# THE PROBLEM
Find every line in the records below that contains "slave", and copy it.

# RECORDS TO PROCESS
===== src/tcm_defs.svh =====
// Offsets, field positions, reset values and codes of the channel 1/2 mode block.
// Included by the filter, the mode block and the testbench; holds definitions only.
`ifndef TCM_DEFS_SVH
`define TCM_DEFS_SVH

// Register byte offsets on the AHB-Lite slave
`define TCM_MODE_OFS 8'h00
`define TCM_CMP_OFS 8'h04
`define TCM_STAT_OFS 8'h08

// Reset values
`define TCM_MODE_RST 16'h0000
`define TCM_CMP_RST 16'h0000

// Field positions in the mode register
`define TCM_SEL1_LSB 0
`define TCM_PSC1_LSB 2
`define TCM_FLT1_LSB 4
`define TCM_SEL2_LSB 8
`define TCM_FEN2_BIT 10
`define TCM_PEN2_BIT 11
`define TCM_OMOD2_LSB 12
`define TCM_CEN2_BIT 15
`define TCM_PSC2_LSB 10
`define TCM_FLT2_LSB 12

// Direction / source selection codes
`define TCM_SEL_OUTPUT 2'h0
`define TCM_SEL_OWN_PIN 2'h1
`define TCM_SEL_NEIGH_PIN 2'h2
`define TCM_SEL_TRIGGER 2'h3

// Output mode codes
`define TCM_OM_FREEZE 3'h0
`define TCM_OM_SET_MATCH 3'h1
`define TCM_OM_CLR_MATCH 3'h2
`define TCM_OM_TOG_MATCH 3'h3
`define TCM_OM_FORCE_LOW 3'h4
`define TCM_OM_FORCE_HIGH 3'h5
`define TCM_OM_PWM_BELOW 3'h6
`define TCM_OM_PWM_ABOVE 3'h7

// Filter code that bypasses the filter
`define TCM_FLT_BYPASS 4'h0

`endif


===== src/tcm_pkg.sv =====
// Types shared by the channel 1/2 mode block and its input filter.
// Constants live in tcm_defs.svh; this package holds the state records only.
`default_nettype none
package tcm_pkg;

    typedef struct packed {
        logic out;
        logic [2:0] agreeCnt;
        logic [4:0] divCnt;
    } tcm_filt_state_t;

    typedef struct packed {
        logic dataPhase;
        logic dataWrite;
        logic [7:0] dataAddr;
        logic [15:0] mode;
        logic [15:0] cmpWritten;
        logic [15:0] cmpActive;
        logic outRef;
        logic [1:0] capEvent;
        logic [1:0] prevIn;
        logic [1:0][2:0] psCnt;
        logic [31:0] rdata;
        logic readyOut;
        logic fastEn;
    } tcm_state_t;

endpackage
`default_nettype wire


===== src/tcm_input_filter.sv =====
// Digital input filter for one timer input pin.
// Assumes the pin is synchronous to ref_clk and rstN is already synchronised.
`timescale 1ns/1ns
`default_nettype none
`include "tcm_defs.svh"

module tcm_input_filter (
    input wire logic ref_clk, // timer clock
    input wire logic rstN, // synchronised reset, active low
    input wire logic rawIn, // pin level
    input wire logic [3:0] filterCode, // 0 bypasses
    output logic filtered // filtered level
);
    import tcm_pkg::*;

    tcm_filt_state_t s_q;
    tcm_filt_state_t s_d;
    logic [4:0] divMask;
    logic [2:0] nMinus1;
    logic tick;

    always_comb begin
        // Divider as a mask on a free counter, sample count less one
        unique case (filterCode)
            4'h0: {divMask, nMinus1} = {5'h00, 3'h0};
            4'h1: {divMask, nMinus1} = {5'h00, 3'h1};
            4'h2: {divMask, nMinus1} = {5'h00, 3'h3};
            4'h3: {divMask, nMinus1} = {5'h00, 3'h7};
            4'h4: {divMask, nMinus1} = {5'h01, 3'h5};
            4'h5: {divMask, nMinus1} = {5'h01, 3'h7};
            4'h6: {divMask, nMinus1} = {5'h03, 3'h5};
            4'h7: {divMask, nMinus1} = {5'h03, 3'h7};
            4'h8: {divMask, nMinus1} = {5'h07, 3'h5};
            4'h9: {divMask, nMinus1} = {5'h07, 3'h7};
            4'ha: {divMask, nMinus1} = {5'h0f, 3'h4};
            4'hb: {divMask, nMinus1} = {5'h0f, 3'h5};
            4'hc: {divMask, nMinus1} = {5'h0f, 3'h7};
            4'hd: {divMask, nMinus1} = {5'h1f, 3'h4};
            4'he: {divMask, nMinus1} = {5'h1f, 3'h5};
            4'hf: {divMask, nMinus1} = {5'h1f, 3'h7};
        endcase
        tick = (s_q.divCnt & divMask) == 5'h00;
        s_d = s_q;
        s_d.divCnt = s_q.divCnt + 5'h01;
        if (filterCode == `TCM_FLT_BYPASS) begin
            s_d.out = rawIn;
            s_d.agreeCnt = 3'h0;
        end else if (tick) begin
            // A sample equal to the current output restarts the run toward the new level
            if (rawIn == s_q.out) begin
                s_d.agreeCnt = 3'h0;
            end else if (s_q.agreeCnt == nMinus1) begin
                s_d.out = rawIn;
                s_d.agreeCnt = 3'h0;
            end else begin
                s_d.agreeCnt = s_q.agreeCnt + 3'h1;
            end
        end
    end

    always_ff @(posedge ref_clk or negedge rstN) begin
        if (!rstN) begin
            s_q <= '0;
        end else begin
            s_q <= s_d;
        end
    end

    assign filtered = s_q.out;
endmodule
`default_nettype wire


===== src/tcm_ch12_mode.sv =====
// Mode control for capture/compare channels 1 and 2 with an AHB-Lite register slave.
// Assumes counter, update event and channel enables come from the rest of the timer on ref_clk.
//
// Behaviour
// - Channel-2 selection 00 makes it an output and 11 takes its input from the internal trigger source.
// - Output layout puts fast response at bit 10, preload at 11, output mode at 14:12, clear enable at 15.
// - Output mode codes give freeze, set, clear, toggle on match, force low, force high and the two PWM modes.
// - With clear enable set the reference is held low while the external trigger filtered input is high.
// - Without preload a compare write acts at once; with preload it waits for the next update event.
// - Channel-1 selection 00 is output, 01 pin one, 10 pin two, 11 the internal trigger source.
// - The channel-1 prescaler captures on every 1st, 2nd, 4th or 8th valid edge.
// - Filter code 0000 samples the input directly at the timer clock.
// - The filter passes a new level only after the selected count of agreeing samples at the divided rate.
// - Channel 2 has its prescaler at 11:10 and filter at 15:12 with channel 1's behaviour.
//
// Added by the designer: the AHB-Lite slave port and the placing of the registers.
`timescale 1ns/1ns
`default_nettype none
`include "tcm_defs.svh"

module tcm_ch12_mode (
    input wire logic ref_clk, // timer clock, 250 MHz
    input wire logic nrst, // asynchronous reset, active low
    input wire logic hsel, // AHB slave select
    input wire logic [31:0] haddr, // AHB address
    input wire logic [1:0] htrans, // AHB transfer type
    input wire logic hwrite, // AHB write
    input wire logic [2:0] hsize, // AHB size, word only
    input wire logic [31:0] hwdata, // AHB write data
    input wire logic hready, // AHB bus ready
    output logic hreadyout, // AHB slave ready
    output logic hresp, // AHB response, always OKAY
    output logic [31:0] hrdata, // AHB read data
    input wire logic inputPinOne, // timer input pin one
    input wire logic inputPinTwo, // timer input pin two
    input wire logic internalTriggerSource, // internal trigger input
    input wire logic externalTriggerFiltered, // external clear input
    input wire logic ch1EnableBit, // channel 1 enabled
    input wire logic ch2EnableBit, // channel 2 enabled
    input wire logic [15:0] counterValue, // timer count
    input wire logic updateEvent, // update event pulse
    output logic ch1CaptureEvent, // capture pulse, channel 1
    output logic ch2CaptureEvent, // capture pulse, channel 2
    output logic ch2OutputReference, // channel 2 output reference
    output logic ch2FastResponseEn // fast response bit, output layout
);
    import tcm_pkg::*;

    ////////////////////////////////////////////////////////////////////////////
    // Reset release through two flops
    logic [1:0] rstSync_q;
    logic rstN;

    always_ff @(posedge ref_clk or negedge nrst) begin
        if (!nrst) begin
            rstSync_q <= 2'h0;
        end else begin
            rstSync_q <= {rstSync_q[0], 1'b1};
        end
    end
    assign rstN = rstSync_q[1];

    ////////////////////////////////////////////////////////////////////////////
    // Input filters, one per pin; filter fields count only in input layout
    logic [1:0] pinLevel;
    logic [1:0] filtLevel;
    logic [1:0][3:0] filtCode;
    tcm_state_t s_q;
    tcm_state_t s_d;

    assign pinLevel = {inputPinTwo, inputPinOne};
    assign filtCode[0] = (s_q.mode[`TCM_SEL1_LSB+:2] != `TCM_SEL_OUTPUT) ?
        s_q.mode[`TCM_FLT1_LSB+:4] : `TCM_FLT_BYPASS;
    assign filtCode[1] = (s_q.mode[`TCM_SEL2_LSB+:2] != `TCM_SEL_OUTPUT) ?
        s_q.mode[`TCM_FLT2_LSB+:4] : `TCM_FLT_BYPASS;

    genvar gi;
    generate
        for (gi = 0; gi < 2; gi++) begin : g_filt
            tcm_input_filter u_filt (
                .ref_clk(ref_clk),
                .rstN(rstN),
                .rawIn(pinLevel[gi]),
                .filterCode(filtCode[gi]),
                .filtered(filtLevel[gi])
            );
        end
    endgenerate

    ////////////////////////////////////////////////////////////////////////////
    logic addrPhase;
    logic wrMode;
    logic wrCmp;
    logic cmpMatch;
    logic [15:0] newMode;
    logic [1:0] sel [2];
    logic [1:0] srcIn;
    logic [2:0] factorMinus1 [2];
    logic [1:0] chActive;
    logic [1:0] chEnable;

    assign chEnable = {ch2EnableBit, ch1EnableBit};
    assign sel[0] = s_q.mode[`TCM_SEL1_LSB+:2];
    assign sel[1] = s_q.mode[`TCM_SEL2_LSB+:2];

    always_comb begin
        s_d = s_q;
        addrPhase = hsel && hready && htrans[1] && (hsize == 3'h2);
        wrMode = s_q.dataPhase && s_q.dataWrite && (s_q.dataAddr == `TCM_MODE_OFS);
        wrCmp = s_q.dataPhase && s_q.dataWrite && (s_q.dataAddr == `TCM_CMP_OFS);
        cmpMatch = counterValue == s_q.cmpActive;
        newMode = hwdata[15:0];
        // A selection locked by its enable keeps its value; the other bits still land
        if (ch1EnableBit) begin
            newMode[`TCM_SEL1_LSB+:2] = s_q.mode[`TCM_SEL1_LSB+:2];
        end
        if (ch2EnableBit) begin
            newMode[`TCM_SEL2_LSB+:2] = s_q.mode[`TCM_SEL2_LSB+:2];
        end
        if (wrMode) begin
            s_d.mode = newMode;
        end
        // Bit 10 is a prescaler bit in input layout, so fast response only shows in output layout
        s_d.fastEn = (s_d.mode[`TCM_SEL2_LSB+:2] == `TCM_SEL_OUTPUT) && s_d.mode[`TCM_FEN2_BIT];

        // Compare value: newest write wins over a same-cycle update transfer
        if (wrCmp) begin
            s_d.cmpWritten = hwdata[15:0];
        end
        if (!s_q.mode[`TCM_PEN2_BIT] && wrCmp) begin
            s_d.cmpActive = hwdata[15:0];
        end else if (s_q.mode[`TCM_PEN2_BIT] && updateEvent) begin
            s_d.cmpActive = s_d.cmpWritten;
        end

        // Channel 2 output reference, driven only in output layout
        if (sel[1] == `TCM_SEL_OUTPUT) begin
            unique case (s_q.mode[`TCM_OMOD2_LSB+:3])
                `TCM_OM_FREEZE: s_d.outRef = s_q.outRef;
                `TCM_OM_SET_MATCH: s_d.outRef = cmpMatch ? 1'b1 : s_q.outRef;
                `TCM_OM_CLR_MATCH: s_d.outRef = cmpMatch ? 1'b0 : s_q.outRef;
                `TCM_OM_TOG_MATCH: s_d.outRef = cmpMatch ? !s_q.outRef : s_q.outRef;
                `TCM_OM_FORCE_LOW: s_d.outRef = 1'b0;
                `TCM_OM_FORCE_HIGH: s_d.outRef = 1'b1;
                `TCM_OM_PWM_BELOW: s_d.outRef = counterValue < s_q.cmpActive;
                `TCM_OM_PWM_ABOVE: s_d.outRef = counterValue > s_q.cmpActive;
            endcase
            if (s_q.mode[`TCM_CEN2_BIT] && externalTriggerFiltered) begin
                s_d.outRef = 1'b0;
            end
        end else begin
            s_d.outRef = 1'b0;
        end

        // Capture path per channel: source, rising edge, prescaler
        for (int i = 0; i < 2; i++) begin
            unique case (sel[i])
                `TCM_SEL_OUTPUT: srcIn[i] = 1'b0;
                `TCM_SEL_OWN_PIN: srcIn[i] = filtLevel[i];
                `TCM_SEL_NEIGH_PIN: srcIn[i] = filtLevel[1-i];
                `TCM_SEL_TRIGGER: srcIn[i] = internalTriggerSource;
            endcase
            unique case (i == 0 ? s_q.mode[`TCM_PSC1_LSB+:2] : s_q.mode[`TCM_PSC2_LSB+:2])
                2'h0: factorMinus1[i] = 3'h0;
                2'h1: factorMinus1[i] = 3'h1;
                2'h2: factorMinus1[i] = 3'h3;
                2'h3: factorMinus1[i] = 3'h7;
            endcase
            chActive[i] = chEnable[i] && (sel[i] != `TCM_SEL_OUTPUT);
            s_d.prevIn[i] = srcIn[i];
            s_d.capEvent[i] = 1'b0;
            if (!chActive[i]) begin
                s_d.psCnt[i] = 3'h0;
            end else if (srcIn[i] && !s_q.prevIn[i]) begin
                if (s_q.psCnt[i] == factorMinus1[i]) begin
                    s_d.capEvent[i] = 1'b1;
                    s_d.psCnt[i] = 3'h0;
                end else begin
                    s_d.psCnt[i] = s_q.psCnt[i] + 3'h1;
                end
            end
        end

        // Bus: zero wait states; read data built from next state so a read right after a write sees it
        s_d.readyOut = 1'b1;
        s_d.dataPhase = addrPhase && (haddr[31:8] == 24'h00_0000);
        s_d.dataWrite = hwrite;
        s_d.dataAddr = haddr[7:0];
        s_d.rdata = 32'h0000_0000;
        if (addrPhase && !hwrite && (haddr[31:8] == 24'h00_0000)) begin
            unique case (haddr[7:0])
                `TCM_MODE_OFS: s_d.rdata = {16'h0000, s_d.mode};
                `TCM_CMP_OFS: s_d.rdata = {16'h0000, s_d.cmpWritten};
                `TCM_STAT_OFS: s_d.rdata = {s_d.cmpActive, 13'h0000, filtLevel, s_d.outRef};
                default: s_d.rdata = 32'h0000_0000;
            endcase
        end
    end

    always_ff @(posedge ref_clk or negedge rstN) begin
        if (!rstN) begin
            s_q <= '0;
            s_q.mode <= `TCM_MODE_RST;
            s_q.cmpWritten <= `TCM_CMP_RST;
            s_q.cmpActive <= `TCM_CMP_RST;
            s_q.readyOut <= 1'b1;
        end else begin
            s_q <= s_d;
        end
    end

    assign hreadyout = s_q.readyOut;
    assign hresp = 1'b0;
    assign hrdata = s_q.rdata;
    assign ch1CaptureEvent = s_q.capEvent[0];
    assign ch2CaptureEvent = s_q.capEvent[1];
    assign ch2OutputReference = s_q.outRef;
    assign ch2FastResponseEn = s_q.fastEn;
endmodule
`default_nettype wire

# RESULT BELOW
// Register byte offsets on the AHB-Lite slave
// Mode control for capture/compare channels 1 and 2 with an AHB-Lite register slave.
// Added by the designer: the AHB-Lite slave port and the placing of the registers.
    input wire logic hsel, // AHB slave select
    output logic hreadyout, // AHB slave ready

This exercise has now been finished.